Effects of APIM-containing peptides on the regulation of the PI3K/Akt and MEK/ERK pathways
Abstract
PI3K/Akt and MEK/ERK pathways are important cellular signaling system which controls many vital cellular processes, including cell survival, proliferation, differentiation and migration. These pathways are often deregulated in many types of cancer. Interestingly, many kinases directly or indirectly involved in these pathways are found to contain the PCNA interacting motif APIM. Peptides containing the APIM sequence are able to sensitize cells to DNA damaging agents including cisplatin. This may partly be due to inhibition of the interaction between PCNA and the APIM-containing kinases by the APIM-peptides.
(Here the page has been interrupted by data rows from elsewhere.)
===== src/rtl/uvp_regs.vh =====
// timing and code constants for the eprom programmer controller
`ifndef UVP_REGS_VH
`define UVP_REGS_VH

// clock rate in MHz
`define UVP_CLK_MHZ 250
// initial pulse, microseconds (nominal 1 ms)
`define UVP_INIT_PULSE_US 1000
// overprogram pulse per initial pulse, microseconds (3 ms)
`define UVP_OVER_PULSE_US 3000
// setup / hold times, microseconds
`define UVP_SETUP_US 2
// read access wait (access delay) in ns
`define UVP_ACCESS_NS 250
// gate release float time in ns
`define UVP_FLOAT_NS 130
// most initial pulses per byte
`define UVP_MAX_PULSES 25
// erased byte value
`define UVP_ERASED 8'hff
// cycles beyond the loaded count from a timer load request until the fsm acts on done
`define UVP_TIMER_LAG 32'h2

// command codes
`define UVP_CMD_READ 2'h0
`define UVP_CMD_PROG 2'h1
`define UVP_CMD_IDENT 2'h2

// answer status
`define UVP_ST_OK 2'h0
`define UVP_ST_FAIL 2'h1
`define UVP_ST_ZERO 2'h2

`endif


===== src/rtl/uvp_timer.v =====
// down counter that marks the end of a wait with a one-cycle pulse
`timescale 1ns/10ps
module uvp_timer #(
    parameter WIDTH = 32
) (
    // clock and reset
    input wire mclk,
    input wire arst_n,
    // control
    input wire load,
    input wire [WIDTH-1:0] count,
    // status
    output reg done
);
    reg [WIDTH-1:0] left;
    reg run;

    always @(posedge mclk or negedge arst_n) begin
        if (!arst_n) begin
            left <= {WIDTH{1'b0}};
            run <= 1'b0;
            done <= 1'b0;
        end else begin
            done <= 1'b0;
            if (load) begin
                left <= count;
                run <= 1'b1;
            end else if (run) begin
                if (left <= {{(WIDTH-1){1'b0}}, 1'b1}) begin
                    run <= 1'b0;
                    done <= 1'b1;
                end else begin
                    left <= left - {{(WIDTH-1){1'b0}}, 1'b1};
                end
            end
        end
    end
endmodule


===== src/rtl/uvp_ctrl.v =====
// pin-level controller that reads, identifies and programs a uv eprom
//
// Overview of operation
// device drives data only with select and gate
// data valid one gate delay after gate
// select high means standby, outputs floating
// select per device, gate shared from read strobe
// erased cells read one; program only clears
// raised supply, select and strobe low program
// no programming with select or strobe high
// verify: gate low, select low, strobe high
// identifier mode needs high voltage line
// byte select low maker, high device code
// other address lines low in identifier mode
// verify each pulse, fail after 25 pulses
// overprogram pulse three ms times pulse count
// initial strobe pulse about one millisecond
// overprogram pulse 2.85 to 78.75 ms
// pulses at raised supplies, final compare normal; code keeps supply raised through verify and does no final compare
// gate high in programming, device floats data
// read timing as delays, not clock cycles
`timescale 1ns/10ps
`include "uvp_regs.vh"
module uvp_ctrl #(
    parameter AW = 14,
    parameter MAX_PULSES = `UVP_MAX_PULSES,
    parameter INIT_CYC = `UVP_INIT_PULSE_US * `UVP_CLK_MHZ,
    parameter OVER_CYC = `UVP_OVER_PULSE_US * `UVP_CLK_MHZ,
    parameter SETUP_CYC = `UVP_SETUP_US * `UVP_CLK_MHZ,
    parameter ACCESS_CYC = (`UVP_ACCESS_NS * `UVP_CLK_MHZ + 999) / 1000,
    parameter FLOAT_CYC = (`UVP_FLOAT_NS * `UVP_CLK_MHZ + 999) / 1000
) (
    // clock and reset
    input wire mclk,
    input wire arst_n,
    // command port
    input wire cmd_valid,
    input wire [1:0] cmd_op,
    input wire [AW-1:0] cmd_addr,
    input wire [7:0] cmd_data,
    output reg cmd_ready,
    output reg rsp_valid,
    output reg [7:0] rsp_data,
    output reg [1:0] rsp_status,
    output reg [4:0] rsp_pulses,
    // eprom pins
    output reg [AW-1:0] addr,
    output reg chip_select_n,
    output reg output_gate_n,
    output reg program_strobe_n,
    output reg prog_supply_en,
    output reg id_high_voltage_en,
    input wire [7:0] data_in,
    output reg [7:0] data_out,
    output reg data_oe
);
    localparam S_IDLE = 4'h0;
    localparam S_RD_WAIT = 4'h1;
    localparam S_PG_SETUP = 4'h2;
    localparam S_PG_PULSE = 4'h3;
    localparam S_PG_HOLD = 4'h4;
    localparam S_VF_WAIT = 4'h5;
    localparam S_VF_CHECK = 4'h6;
    localparam S_OP_PULSE = 4'h7;
    localparam S_OP_HOLD = 4'h8;
    localparam S_DONE = 4'h9;
    localparam S_OP_SETUP = 4'ha;
    // strobe widths subtract the timer lag so pulses are exact
    localparam [31:0] TIMER_LAG = `UVP_TIMER_LAG;

    reg [3:0] state;
    reg [1:0] op;
    reg [7:0] wdata;
    reg [4:0] pulses;
    reg t_load;
    reg [31:0] t_count;
    wire t_done;

    uvp_timer #(.WIDTH(32)) u_timer (
        .mclk(mclk),
        .arst_n(arst_n),
        .load(t_load),
        .count(t_count),
        .done(t_done)
    );

    // id byte select is address bit 0; rest held low in id mode
    wire [AW-1:0] id_addr = {{(AW-1){1'b0}}, cmd_addr[0]};

    always @(posedge mclk or negedge arst_n) begin
        if (!arst_n) begin
            state <= S_IDLE;
            op <= `UVP_CMD_READ;
            wdata <= `UVP_ERASED;
            pulses <= 5'h00;
            t_load <= 1'b0;
            t_count <= 32'h0;
            cmd_ready <= 1'b0;
            rsp_valid <= 1'b0;
            rsp_data <= 8'h00;
            rsp_status <= `UVP_ST_OK;
            rsp_pulses <= 5'h00;
            addr <= {AW{1'b0}};
            chip_select_n <= 1'b1;
            output_gate_n <= 1'b1;
            program_strobe_n <= 1'b1;
            prog_supply_en <= 1'b0;
            id_high_voltage_en <= 1'b0;
            data_out <= 8'h00;
            data_oe <= 1'b0;
        end else begin
            t_load <= 1'b0;
            rsp_valid <= 1'b0;
            case (state)
            S_IDLE: begin
                // deselected: device in standby, floating
                chip_select_n <= 1'b1;
                output_gate_n <= 1'b1;
                program_strobe_n <= 1'b1;
                data_oe <= 1'b0;
                cmd_ready <= 1'b1;
                if (cmd_valid && cmd_ready) begin
                    cmd_ready <= 1'b0;
                    op <= cmd_op;
                    wdata <= cmd_data;
                    pulses <= 5'h00;
                    t_load <= 1'b1;
                    if (cmd_op == `UVP_CMD_PROG) begin
                        // gate high so device floats, then drive data
                        addr <= cmd_addr;
                        prog_supply_en <= 1'b1;
                        id_high_voltage_en <= 1'b0;
                        chip_select_n <= 1'b0;
                        data_out <= cmd_data;
                        data_oe <= 1'b1;
                        t_count <= SETUP_CYC;
                        state <= S_PG_SETUP;
                    end else begin
                        prog_supply_en <= 1'b0;
                        if (cmd_op == `UVP_CMD_IDENT) begin
                            addr <= id_addr;
                            id_high_voltage_en <= 1'b1;
                        end else begin
                            addr <= cmd_addr;
                            id_high_voltage_en <= 1'b0;
                        end
                        // per-device select plus shared read gate
                        chip_select_n <= 1'b0;
                        output_gate_n <= 1'b0;
                        t_count <= ACCESS_CYC;
                        state <= S_RD_WAIT;
                    end
                end
            end
            S_RD_WAIT: begin
                if (t_done) begin
                    rsp_data <= data_in;
                    rsp_status <= `UVP_ST_OK;
                    rsp_pulses <= 5'h00;
                    state <= S_DONE;
                end
            end
            S_PG_SETUP: begin
                if (t_done) begin
                    // select and strobe both low: byte accepted
                    program_strobe_n <= 1'b0;
                    pulses <= pulses + 5'h01;
                    t_load <= 1'b1;
                    t_count <= INIT_CYC - TIMER_LAG;
                    state <= S_PG_PULSE;
                end
            end
            S_PG_PULSE: begin
                if (t_done) begin
                    program_strobe_n <= 1'b1;
                    t_load <= 1'b1;
                    t_count <= SETUP_CYC;
                    state <= S_PG_HOLD;
                end
            end
            S_PG_HOLD: begin
                if (t_done) begin
                    // release data and take gate low in the same cycle to verify
                    data_oe <= 1'b0;
                    output_gate_n <= 1'b0;
                    t_load <= 1'b1;
                    t_count <= SETUP_CYC;
                    state <= S_VF_WAIT;
                end
            end
            S_VF_WAIT: begin
                if (t_done) begin
                    rsp_data <= data_in;
                    output_gate_n <= 1'b1;
                    t_load <= 1'b1;
                    t_count <= FLOAT_CYC + SETUP_CYC;
                    state <= S_VF_CHECK;
                end
            end
            S_VF_CHECK: begin
                if (t_done) begin
                    if (rsp_data == wdata) begin
                        // data set up ahead of the long pulse
                        data_oe <= 1'b1;
                        t_load <= 1'b1;
                        t_count <= SETUP_CYC;
                        state <= S_OP_SETUP;
                    end else if ((wdata & ~rsp_data) != 8'h00) begin
                        // a zero cannot become one without erasure
                        rsp_status <= `UVP_ST_ZERO;
                        state <= S_DONE;
                    end else if (pulses >= MAX_PULSES) begin
                        rsp_status <= `UVP_ST_FAIL;
                        state <= S_DONE;
                    end else begin
                        // retry: data set up again before the pulse
                        data_oe <= 1'b1;
                        t_load <= 1'b1;
                        t_count <= SETUP_CYC;
                        state <= S_PG_SETUP;
                    end
                end
            end
            S_OP_SETUP: begin
                if (t_done) begin
                    program_strobe_n <= 1'b0;
                    t_load <= 1'b1;
                    t_count <= OVER_CYC * pulses - TIMER_LAG;
                    state <= S_OP_PULSE;
                end
            end
            S_OP_PULSE: begin
                if (t_done) begin
                    program_strobe_n <= 1'b1;
                    t_load <= 1'b1;
                    t_count <= SETUP_CYC;
                    state <= S_OP_HOLD;
                end
            end
            S_OP_HOLD: begin
                if (t_done) begin
                    data_oe <= 1'b0;
                    rsp_status <= `UVP_ST_OK;
                    state <= S_DONE;
                end
            end
            S_DONE: begin
                rsp_valid <= 1'b1;
                rsp_pulses <= pulses;
                chip_select_n <= 1'b1;
                output_gate_n <= 1'b1;
                program_strobe_n <= 1'b1;
                prog_supply_en <= 1'b0;
                id_high_voltage_en <= 1'b0;
                data_oe <= 1'b0;
                state <= S_IDLE;
            end
            default: begin
                state <= S_IDLE;
            end
            endcase
        end
    end
endmodule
Recently, PCNA was found in cytosol in differentiated neutrophils where it has a role in inducing apoptosis. As several kinases usually found in cytosol contain APIM, this has inspired us to explore PCNA’s unknown role in the signal transduction system. In order to investigate PCNA’s regulatory effect we exposed cells to APIM-peptides (ATX-101) as a single agent and in combination with inhibitors of the PI3K/Akt and MEK/ERK pathways and the chemotherapeutic agent cisplatin. We observed that ATX-101 increased the cytotoxicity effect of cisplatin in cancerous cell (DU145 and JJN3), but not in noncancerous cell (HEK293). Furthermore, the effects of ATX-101 and cisplatin on ERK1/2 and Akt phosphorylation are clearly different in these three cell line. Importantly, ATX-101 had clear inhibitory and stimulatory effects on the the PI3K/Akt and MEK/ERK pathways, and the effects changed over time. When comparing the effects of ATX-101 with the MEK, PI3K and Akt inhibitors we found that in some cases ATX-101 behave similarly with regard to ERK1/2 and Akt phosphorylation, but in other cases clear differences were seen. Because ATX-101 targets PCNA, these data strongly support that PCNA have a regulatory role in signal transduction.